Cauliflower also provides a good source of potassium. In fact, an 8-ounce serving of cauliflower contains about 320 milligrams of potassium, which is approximately 9% of the Recommended Nutrient Intake. It is also extremely high in antioxidants as well as other essential nutrients.
Mushrooms, especially crimini mushrooms, have a high potassium content. In fact, just one cup of crimini mushrooms provides about 72 milligrams of potassium. Mushrooms are also low in carbohydrates and high in antioxidants and Vitamin B12.
Avocados, another food that is commonly known for its heart-healthy fats, also contain high amounts of potassium with an average avocado providing approximately 690 milligrams of potassium, which is about 20% of the Recommended Nutrient Intake. These creamy fruits are also high in certain electrolytes, which makes them a great choice during the initial stage of low-carb dieting.
Beets are often coined a super-food due to their abundance of phytonutrients and minerals, including manganese and potassium. In fact, just one cup of beets provides about 442 milligrams of potassium, which is about 13% of the Recommended Nutrient Intake. They are also rich in folate and powerful antioxidants. However, since they are high in carbs, they should be eaten sparingly when following a low-carb diet.
9. Seeds and Nuts
Seeds and nuts provide a good mix of proteins, good fats, and minerals, including potassium, which makes them a good staple for low-carbohydrate diets. Of the various nuts, almonds provide the highest potassium content with just one ounce providing 200 milligrams of potassium, which is approximately 13% of the Recommended Nutrient Intake.
10. Coconut Water
Coconut water is extremely high in potassium as well as other electrolytes, which makes it a great drink for replenishing lost fluids following a workout or during the first two to three weeks of following a low carb diet. In fact, studies show that it may even be more effective at restoring electrolytes than water. Just an 8 ounce serving of coconut water contains about 600 milligrams of potassium, which is approximately 13% of the Recommended Daily Intake.
Other sources of potassium include shellfish, plain yogurt, whole milk, asparagus, dark chocolate, banana, tomato paste, and black tea.

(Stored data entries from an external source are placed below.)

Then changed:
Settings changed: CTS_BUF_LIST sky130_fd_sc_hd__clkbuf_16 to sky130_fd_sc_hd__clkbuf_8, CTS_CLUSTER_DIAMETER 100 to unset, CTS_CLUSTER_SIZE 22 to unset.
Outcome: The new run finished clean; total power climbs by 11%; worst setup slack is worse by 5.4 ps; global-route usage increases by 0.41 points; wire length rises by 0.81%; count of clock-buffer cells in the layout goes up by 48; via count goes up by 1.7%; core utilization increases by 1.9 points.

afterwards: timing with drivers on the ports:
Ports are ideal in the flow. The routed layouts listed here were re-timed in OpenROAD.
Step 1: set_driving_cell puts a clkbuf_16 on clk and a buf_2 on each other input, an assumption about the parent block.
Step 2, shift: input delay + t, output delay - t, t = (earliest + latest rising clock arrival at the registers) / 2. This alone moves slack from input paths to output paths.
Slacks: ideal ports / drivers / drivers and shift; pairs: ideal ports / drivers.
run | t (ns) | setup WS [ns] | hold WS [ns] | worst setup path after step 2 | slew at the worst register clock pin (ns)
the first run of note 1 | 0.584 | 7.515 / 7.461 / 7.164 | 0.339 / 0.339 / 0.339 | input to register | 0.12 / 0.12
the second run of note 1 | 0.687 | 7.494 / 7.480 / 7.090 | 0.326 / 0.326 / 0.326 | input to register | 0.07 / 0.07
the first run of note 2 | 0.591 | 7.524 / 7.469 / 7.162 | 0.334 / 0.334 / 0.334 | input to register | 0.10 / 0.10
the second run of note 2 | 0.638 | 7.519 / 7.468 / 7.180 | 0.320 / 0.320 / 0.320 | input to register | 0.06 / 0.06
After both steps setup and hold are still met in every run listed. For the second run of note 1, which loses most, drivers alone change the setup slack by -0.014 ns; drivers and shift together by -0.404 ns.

Though simply consuming potassium rich foods should be sufficient enough to address electrolyte loss during the initial phase of low-carb dieting, if symptoms continue, supplementing with a low dose, about a half teaspoon, of cream of tartar a day may be helpful. Some individuals have also found that taking about one teaspoon of half potassium chloride and half lite salt also helps as potassium supplements. However, due to the risk of hyperkalemia or over supplementation, it is strongly recommended that you consult with a doctor first if you think your potassium levels are low before partaking in any potassium supplements.